In this issue, Liu et al. (2020) reported a human 3D gastric organoid-based platform to model the physiology of cell division control. This process proves difficult to study in 2D as epithelial cell chromosome segregation is not accurately recapitulated without the 3D structure. Using light sheet microscopy imaging analyses, several Food and Drug Administration (FDA)-approved drugs and chemical inhibitors of mitosis were examined. Two CENP-E kinesin chemical inhibitors with distinct structures and mechanisms of action, including syntelin (Ding et al., 2010) and GSK923295 (Wood et al., 2010), were surprisingly identified to perturb cell metaphase–anaphase transition. The function o CENP-E motor in chromosome congression in metaphase alignment was extensively characterized (Wood et al., 1997; Yao et al., 2000; Mao et al., 2003); however, its involvement beyond metaphase came as a surprise. To probe if the post-metaphase involvement of CENP-E is valid, Liu et al. (2020) synchronized mitotic cells at metaphase to satisfy the requirement of CENP-E in metaphase alignment followed by a chemical inhibition of CENP-E at metaphase–anaphase transition. Further high-resolution real-time imaging analysis confirmed that CENP-E-inhibited cells undergo central spindle splitting and chromosome instability phenotype. Using biotinylated syntelin as an affinity matrix, PRC1 was identified to form a complex with CENP-E in mitotic cells. Syntelin, which blocks CENP-E in metaphase, prevents accurate central spindle assembly by perturbing temporal assembly of PRC1 to the midzone. Together, this study reveals a novel role of CENP-E in temporal control of central spindle assembly and demonstrates 3D gastric organoids as a unique model to study cellular dynamics in vitro. Their findings demonstrate a new function of CENP-E in mitosis. This work establishes a foundation for temporal control of CENP-E function using chemical probes such as syntelin in cell division, which is broadly applicable to experimental probing of CENP-E in other dynamic cellular processes in 3D organoids.

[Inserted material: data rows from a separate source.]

This design comes from an exercise in tuning for small area on the open sky130 flow, not from production work. The RTL was checked by simulation tests, not by an equivalence proof against the original design.

==> inputs of umber <==
==> flow/design.v <==
package wb_pkg;
    localparam int XLEN = 32;
    localparam int REG_ADDR_W = 5;
    localparam int NUM_REGS = 32;
    typedef enum logic [2:0] {
        WB_NOP  = 3'd0,
        WB_GPR  = 3'd1,
        WB_MTHI = 3'd2,
        WB_MTLO = 3'd3,
        WB_MULT = 3'd4,
        WB_MADD = 3'd5,
        WB_MSUB = 3'd6
    } wb_op_t;
endpackage
`timescale 1ns/10ps
module wb_control (
    input  logic clk,
    input  logic reset,
    input  logic i_req,
    output logic o_ack,
    output logic o_commit
);
    typedef enum logic [1:0] {
        ST_IDLE   = 2'd0,
        ST_COMMIT = 2'd1,
        ST_ACK    = 2'd2
    } state_t;
    state_t state;
    state_t state_next;
    always_comb begin
        state_next = state;
        case (state)
            ST_IDLE: begin
                if (i_req) begin
                    state_next = ST_COMMIT;
                end
            end
            ST_COMMIT: begin
                state_next = ST_ACK;
            end
            ST_ACK: begin
                if (!i_req) begin
                    state_next = ST_IDLE;
                end
            end
            default: begin
                state_next = ST_IDLE;
            end
        endcase
    end
    always_ff @(posedge clk) begin
        if (reset) begin
            state <= ST_IDLE;
        end else begin
            state <= state_next;
        end
    end
    assign o_commit = (state == ST_COMMIT);
    assign o_ack = (state == ST_ACK);
endmodule
`timescale 1ns/10ps
module hilo_add #(
    parameter int N = 64
) (
    input  logic [N-1:0] a,
    input  logic [N-1:0] b,
    input  logic         cin,
    output logic [N-1:0] y
);
    logic [N-1:0] p;
    logic [N-1:0] g;
    logic [N-1:0] gg;
    logic [N-1:0] pp;
    always_comb begin
        p = a ^ b;
        g = a & b;
        g[0] = g[0] | (p[0] & cin);
        gg = g;
        pp = p;
        for (int d = 1; d < N; d = d * 2) begin
            for (int i = 2 * d - 1; i < N; i = i + 2 * d) begin
                gg[i] = gg[i] | (pp[i] & gg[i-d]);
                pp[i] = pp[i] & pp[i-d];
            end
        end
        for (int d = N / 4; d >= 1; d = d / 2) begin
            for (int i = 3 * d - 1; i < N; i = i + 2 * d) begin
                gg[i] = gg[i] | (pp[i] & gg[i-d]);
                pp[i] = pp[i] & pp[i-d];
            end
        end
        y[0] = p[0] ^ cin;
        for (int i = 1; i < N; i++) begin
            y[i] = p[i] ^ gg[i-1];
        end
    end
endmodule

In summary, Liu et al. (2020) demonstrate that 3D gastric organoids are a unique model system to discover the molecular mechanisms underlying context-dependent cell division control in the 3D tissue environment. The focused chemical screen facilitated the uncovering of a novel role of PRC1 protein to bind to and regulate CENP-E in the metaphase–anaphase transition. The current study validates the power of 3D organoids and chemical screening as a model to explore the detailed mechanism controlling cell division.